Extreme thermodynamics with polymer gel tori: harnessing thermodynamic instabilities to induce large-scale deformations

TL;DR

This paper explores how rapid heating of polymer gel tori induces phase separation and stress-driven buckling, demonstrating a novel way to actuate large-scale deformations through thermodynamic instabilities.

Contribution

It reveals how thermodynamic instabilities can be harnessed to induce controlled mechanical deformations in polymer gels, especially in toroidal shapes.

Findings

Rapid heating causes phase separation and inhomogeneous stress.

Stress induces buckling of the torus out of plane.
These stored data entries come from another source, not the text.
`config.mk`:
```
export PLATFORM = sky130hd
export DESIGN_NAME = alu_arbiter
export DESIGN_NICKNAME = d
export VERILOG_FILES = /design/src/rtl/alu_arb_pkg.sv /design/src/rtl/rr_pick2.sv /design/src/rtl/alu_arbiter.sv
export SDC_FILE = /design/constraint.sdc
export NUM_CORES = 1
export LEC_CHECK = 0
export ABC_CLOCK_PERIOD_IN_PS = 2700
export CAP_MARGIN = 10
export CELL_PAD_IN_SITES_DETAIL_PLACEMENT = 0
export CELL_PAD_IN_SITES_GLOBAL_PLACEMENT = 1
export CORE_ASPECT_RATIO = 1.25
export CORE_MARGIN = 1
export CORE_UTILIZATION = 28
export CTS_CLUSTER_SIZE = 14
export DETAILED_ROUTE_END_ITERATION = 10
export PLACE_DENSITY_LB_ADDON = 0.12
export SETUP_SLACK_MARGIN = 0.5
export SYNTH_ARGS = -nofsm -noshare
export SYNTH_HDL_FRONTEND = slang
export SYNTH_HIERARCHICAL = 1
export SYNTH_SLANG_ARGS = --single-unit
```
`constraint.sdc`:
```
create_clock -name clk -period 2.7 [get_ports clk]
set_clock_uncertainty 0.15 [all_clocks]
set_input_delay 0.54 -clock clk [delete_from_list [all_inputs] [get_ports clk]]
set_output_delay 0.54 -clock clk [all_outputs]
set_load 0.03 [all_outputs]
```
`src/rtl/alu_arb_pkg.sv`:
```
// Shared types and constants for the two-requester ALU arbiter.
package alu_arb_pkg;

    localparam int DW  = 16;
    localparam int OPW = 3;

    typedef enum logic [1:0] {
        IDLE = 2'd0,
        EXEC = 2'd1,
        DONE = 2'd2
    } arb_state_t;

endpackage

```
`src/rtl/rr_pick2.sv`:
```
// Two-way round-robin choice: on a tie the requester not served last wins.
module rr_pick2 (
    input  logic req0,
    input  logic req1,
    input  logic last,
    output logic any,
    output logic sel
);

    assign any = req0 | req1;
    // sel=1 selects requester 1
    assign sel = (req0 & req1) ? ~last : req1;

endmodule

```
`src/rtl/alu_arbiter.sv`:
```
// Grants the shared ALU to one of two requesters, latches its operands and
// returns the captured result with a one-cycle done pulse.
module alu_arbiter
    import alu_arb_pkg::*;
(
    input  logic           clk,
    input  logic           rst,
    input  logic           req0,
    input  logic           req1,
    input  logic [OPW-1:0] opc0,
    input  logic [OPW-1:0] opc1,
    input  logic [DW-1:0]  a0,
    input  logic [DW-1:0]  a1,
    input  logic [DW-1:0]  b0,
    input  logic [DW-1:0]  b1,
    input  logic           cin0,
    input  logic           cin1,
    output logic           gnt0,
    output logic           gnt1,
    output logic           done0,
    output logic           done1,
    output logic [DW-1:0]  res_w,
    output logic           res_zer,
    output logic           res_neg,
    output logic           busy,
    output logic [OPW-1:0] alu_opc,
    output logic [DW-1:0]  alu_a,
    output logic [DW-1:0]  alu_b,
    output logic           alu_cin,
    input  logic [DW-1:0]  alu_w,
    input  logic           alu_zer,
    input  logic           alu_neg
);

    arb_state_t     r_state;
    arb_state_t     w_next;
    logic           r_last;
    logic           r_owner;
    logic           w_any;
    logic           w_sel;
    logic           w_grant;
    logic [OPW-1:0] r_alu_opc;
    logic [DW-1:0]  r_alu_a;
    logic [DW-1:0]  r_alu_b;
    logic           r_alu_cin;
    logic [DW-1:0]  r_res_w;
    logic           r_res_zer;
    logic           r_res_neg;

    rr_pick2 u_pick (
        .req0 (req0),
        .req1 (req1),
        .last (r_last),
        .any  (w_any),
        .sel  (w_sel)
    );

    always_ff @(posedge clk or posedge rst) begin
        if (rst) r_state <= IDLE;
        else     r_state <= w_next;
    end

    always_comb begin
        w_next  = r_state;
        w_grant = 1'b0;
        case (r_state)
            IDLE: begin
                if (w_any) begin
                    w_next  = EXEC;
                    w_grant = 1'b1;
                end
            end
            EXEC:    w_next = DONE;
            DONE:    w_next = IDLE;
            default: w_next = IDLE;
        endcase
    end

    // last starts at 1 so requester 0 wins the first tie
    always_ff @(posedge clk or posedge rst) begin
        if (rst) begin
            r_last  <= 1'b1;
            r_owner <= 1'b0;
        end else if (w_grant) begin
            r_last  <= w_sel;
            r_owner <= w_sel;
        end
    end

    // ALU inputs only move at a grant edge, keeping them glitch-free in EXEC
    always_ff @(posedge clk or posedge rst) begin
        if (rst) begin
            r_alu_opc <= '0;
            r_alu_a   <= '0;
            r_alu_b   <= '0;
            r_alu_cin <= 1'b0;
        end else if (w_grant) begin
            r_alu_opc <= w_sel ? opc1 : opc0;
            r_alu_a   <= w_sel ? a1   : a0;
            r_alu_b   <= w_sel ? b1   : b0;
            r_alu_cin <= w_sel ? cin1 : cin0;
        end
    end

    always_ff @(posedge clk or posedge rst) begin
        if (rst) begin
            r_res_w   <= '0;
            r_res_zer <= 1'b0;
            r_res_neg <= 1'b0;
        end else if (r_state == EXEC) begin
            r_res_w   <= alu_w;
            r_res_zer <= alu_zer;
            r_res_neg <= alu_neg;
        end
    end

    assign gnt0    = (r_state != IDLE) & ~r_owner;
    assign gnt1    = (r_state != IDLE) &  r_owner;
    assign done0   = (r_state == DONE) & ~r_owner;
    assign done1   = (r_state == DONE) &  r_owner;
    assign busy    = (r_state != IDLE);
    assign res_w   = r_res_w;
    assign res_zer = r_res_zer;
    assign res_neg = r_res_neg;
    assign alu_opc = r_alu_opc;
    assign alu_a   = r_alu_a;
    assign alu_b   = r_alu_b;
    assign alu_cin = r_alu_cin;

endmodule
```
After elaboration in Yosys (flattened, before gate mapping):

Index checks and enable logic that the tools add are counted.
W data, S select, Z words.

* register bits after elaboration: 58
* bits in latches: 0
* memory bits (writable): 0
* ROM bits: 0
* input port bits: 94
* output and inout bits: 59
* word-level logic and storage cells: 32
* memories: 0

* $add $sub $neg: 0
* multiply operators: 0
* divide/modulo/power cells: 0
* order comparisons: 0
* equality and inequality tests: 3
* shifts and indexed selects: 0
* multiplexer cells: 9
* bitwise operators: 8
* reduce and logical (&&, ||, !) cells: 2

Operator list (count)
* $mux W16: 2
* $and A1 B1 Y1: 5
* $mux W1: 4
* $pmux W2 S2: 1
* $mux W3: 1
* $eq A2 B1 Y1 const B: 1
* $eq A2 B2 Y1 const B: 1
* $logic_not A2 Y1: 1
* $mux W2: 1
* $ne A2 B1 Y1 const B: 1
* $not A1 Y1: 2
* $reduce_bool A2 Y1: 1
* $or A1 B1 Y1: 1

Logic depth before layout (Yosys ltp):

* depth in word-level cells: 3
* gate-level depth with buffers: 5
* mapped depth without buffers: 3

By module:

The synthesis kept the hierarchy.

By module, submodules not included
* alu_arbiter: times used 1, cells an instance 169, area each 2790.2 um^2, sequential area each 1452.6 um^2
* rr_pick2: times used 1, cells an instance 2, area each 13.8 um^2, sequential area each 0.0 um^2

Worst setup path after synthesis:

Ideal clock, no wire load.

* path kind: input to register
* from: in req1
* to: reg r_alu_b[8], in the netlist alu_b[8]
* library setup time: 125 ps
* data arrival time: 1603 ps
* data required time: 2425 ps
* setup slack: 822 ps
* stages: 5
* buffers on the path: 2
* path through: a21boi_1 buf_6 buf_6 mux2_4 mux2_4

* longest elaborated chain between the ends: 3
* elaborated cells on any way between the ends: 6
* classes of those cells: 4 x mux; 2 x bitwise

RTL lines
* start: declaration: RTL line alu_arbiter.sv:9 `input logic req1,`
* $and A1 B1 Y1 / $or A1 B1 Y1 (equally long branches): RTL line rr_pick2.sv:12, rr_pick2.sv:10
* $mux W1, on equally long branches: RTL line rr_pick2.sv:12, alu_arbiter.sv:68
* $mux W16 / $mux W1 (equally long branches): RTL line alu_arbiter.sv:100, alu_arbiter.sv:66
* end signal: assignment: RTL line alu_arbiter.sv:100 `r_alu_b <= w_sel ? b1 : b0;`
* end: declaration: RTL line alu_arbiter.sv:44 `logic [DW-1:0] r_alu_b;`

Parallel ways exist; a longest one is shown, timed or not.
A chain may end at the register's enable or synchronous reset.

Worst setup path after layout:

* from: reg r_state[0]
* to: out gnt1

* longest elaborated chain between the ends: 2

RTL lines
* start: declaration: RTL line alu_arbiter.sv:35 `arb_state_t r_state;`
* start signal: assignment: RTL line alu_arbiter.sv:60 `else r_state <= w_next;`
* $reduce_bool A2 Y1: RTL line alu_arbiter.sv:118 `assign gnt1 = (r_state != IDLE) & r_owner;`
* $and A1 B1 Y1: RTL line alu_arbiter.sv:118
* end: declaration: RTL line alu_arbiter.sv:19 `output logic gnt1,`

No other way between the ends.

==> run_results.csv <==
group,metric,value,unit
route,postRouteAntennaNets,0,
timing,tightest_slew,553,ps
placed_design,gp_congestion,0.712,
timing,drv_slew,0,
cts,root_buffer,"clkbuf_16",
timing,rsz0062_at_grt,"false",
worst_hold_path,hp-class,"reg2reg",
cells_and_area,final_common_cell,"clkdlybuf4s50_1",
global_routing,antenna_found_initial,0,
critical_path,crit_path_end_kind,"primary output",
die,rows,40,
timing,period_needed,2120,ps
worst_hold_path,hold_depth,1,
cells_and_area,num_antenna_cells,0,
critical_path,crit_type,"reg2out",
global_routing,grt_max_degree,25,
cts,cts_sinks,58,
timing,slew_headroom,0.631,
timing,fin_crit_sh,0.784,
cts,cts_buffers,9,
critical_path,reg2regPathDepth,4,
cts,cts_tree,"built",
route,via_per_inst,4.25,
die,io_pins,153,
critical_path,critPathArrivalTime,1430,ps
die,die_h,114,um
cells_and_area,layout-drive-gt1-share,0.368,
die,fp.coreArea,0.00966,sq mm
route,totalWireLength,6.90,mm
timing,hold_slack,352,ps
synth,synth_seq_area_share,0.518,
worst_hold_path,hold_path.startpoint,"alu_a[4]",
timing,setup_tns,0,ps
timing,setup_viol,0,
die,die_w,91.5,um
critical_path,crit_fanout,5,
critical_path,required,2010,ps
route,vias,1970,
power,p_leak,0.00203,uW
critical_path,reg2reg_slack,1020,ps
critical_path,cp-start-kind,"flip-flop",
synth,syn-num-nets,265,
synth,syn_inst,171,
route,drc,0,
synth,synth_warnings,6,
synth,synth_area,0.00280,sq mm
cells_and_area,layout_common_cells,"147 x clkdlybuf4s50_1, 56 x mux2_2, 56 x dfrtp_1",
cts,htreeDepth,3,
route,wl_per_cell,14.9,um
timing,hold_violations,0,
synth,ys_ff_latch,58,
critical_path,rr_startpoint,"r_last",
placed_design,portBuffers,152,
synth,ys_types,18,
power,vdd_drop_max,0.463,mV
die,die_area,0.0104,sq mm
placed_design,dp_hpwl,5.05,mm
die,start_util,0.290,
critical_path,r2r-end,"alu_a[6]",
global_routing,grt-ovfl-total,0,
route,first_iter_violations,51,
cts,clock_latency,310,ps
cells_and_area,syn_to_final_growth,71.0,%
power,p_per_area,1230,mW/mm^2
cts,cts.clk_slew.worst_paths,50,ps
status,outcome,"complete, no violations",
synth,avgSynthCellArea,16.4,sq um
cells_and_area,fill_cells,858,
worst_hold_path,hold_end,"alu_a[4]",
route,drt-pass1-iter-count,3,
timing,max_freq,472,MHz
global_routing,grt_pass1_wl,11.0,mm
cells_and_area,num-nets-final,426,
flow_run,cap_violations,0,
global_routing,grt_pass1_vias,2147,
global_routing,grt_usage,0.139,
cts,cts_buffer_depth,2,
==> kinds of logic after synthesis <==
kind of cell           count (synthesis)  synth area share
buffers and inverters                 12            0.0379
and+or+nand+nor                        8            0.0237
DFF                                   58             0.518
muxes                                 92             0.418
AOI/OAI and AO/OA                      1           0.00268
==> worst max-delay path: stages, from the launching register on <==
cell	delay, ps
dfrtp_2	440
or2_2	330
and2_1	160
clkbuf_2	190
==> metal layers <==
| metal | track usage | part of all wire | vias to the layer above |
|---|---|---|---|
| met5 | 0 | 0 | - |
| li1 | - | - | 929 |
| met4 | 0.0381 | 0.0099 | 0 |
| met2 | 0.238 | 0.50 | 85 |
| met3 | 0.0607 | 0.090 | 7 |
| met1 | 0.157 | 0.40 | 949 |
==> power breakdown <==
part,switching (uW),total (uW),leakage [uW],internal (uW)
Clock,380,1140,0.000145,762
Sequential,244,1570,0.000676,1330
Combinational,1570,3190,0.00121,1620
==> worst max path at each step <==
stage	from	to	slack (ps)	cells after the start
after floorplan	rst	alu_a[0]	580	1
final	r_state[0]	gnt1	580	3
after global placement	req1	alu_a[4]	330	5
after global routing	r_state[1]	done0	500	2
after CTS	r_state[0]	gnt1	390	3
after detailed placement	req0	alu_a[6]	300	5
==> state kept, by name, summed over array words and instances (netlist names) <==
name / flops
alu_a: 16
alu_b: 16
alu_cin: 1
alu_opc: 3
r_last: 1
r_owner: 1
r_state: 2
res_neg: 1
res_w: 16
res_zer: 1
==> cells in the mapped netlist <==
library cell  instances  area share
dfstp_2               1      0.0094
dfrtp_1              57        0.51
buf_2                 1      0.0018
inv_1                 2      0.0027
buf_6                 5       0.020
a21boi_1              1      0.0027
nor3b_4               1      0.0067
nand2b_1              1      0.0022
and2_1                1      0.0022
and3b_1               1      0.0031
or2_1                 1      0.0022
nor3b_1               1      0.0027
buf_4                 3      0.0080
buf_8                 1      0.0054
mux2_4               36        0.19
nor2b_1               1      0.0022
mux2_2               56        0.22
or2_2                 1      0.0022
==> cell type report <==
| type | count | area [sq um] | area share |
|---|---|---|---|
| repair buffers | 160 | 1610 | 0.337 |
| clock inverters | 4 | 50.0 | 0.0104 |
| inverters | 2 | 7.51 | 0.00157 |
| flip-flops and latches | 58 | 1450 | 0.303 |
| well taps | 126 | 158 | 0.0329 |
| clock buffers | 12 | 256 | 0.0535 |
| multi-input cells | 101 | 1260 | 0.262 |
==> timing repair <==
item                                    CTS  global route
hold buffers                              0             0
endpoints found under the setup margin    5             2
buffers inserted                          0             0
resized for setup                        10             4
==> per-stage QoR <==
stage / instance area (sq um) / total power [uW] / instances / util / worst slack [ps]
after CTS: 4800 / 6000 / 463 / 0.497 / 392
after floorplan: 2800 / 3580 / 171 / - / 584
after global placement: 4510 / 4810 / 447 / 0.466 / 332
final: 4800 / 5910 / 463 / 0.497 / 584
after detailed placement: 4510 / 4840 / 447 / 0.466 / 304
after global routing: 4800 / 6220 / 463 / 0.497 / 502
No activity file was read; power rests on OpenSTA's default activity.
Thermodynamic instabilities can be used for actuation.

Abstract

When a swollen, thermoresponsive polymer gel is heated in a solvent bath, it expels solvent and deswells. When this heating is slow, deswelling proceeds homogeneously, as observed in a toroid-shaped gel that changes volume whilst maintaining its toroidal shape. By contrast, if the gel is heated quickly, an impermeable layer of collapsed polymer forms and traps solvent within the gel, arresting the volume change. The ensuing evolution of the gel then happens at fixed volume, leading to phase-separation and the development of inhomogeneous stress that deforms the toroidal shape. We observe that this stress can cause the torus to buckle out of the plane, via a mechanism analogous to the bending of bimetallic strips upon heating. Our results demonstrate that thermodynamic instabilities, i.e., phase transitions, can be used to actuate mechanical deformation in an extreme thermodynamics of materials.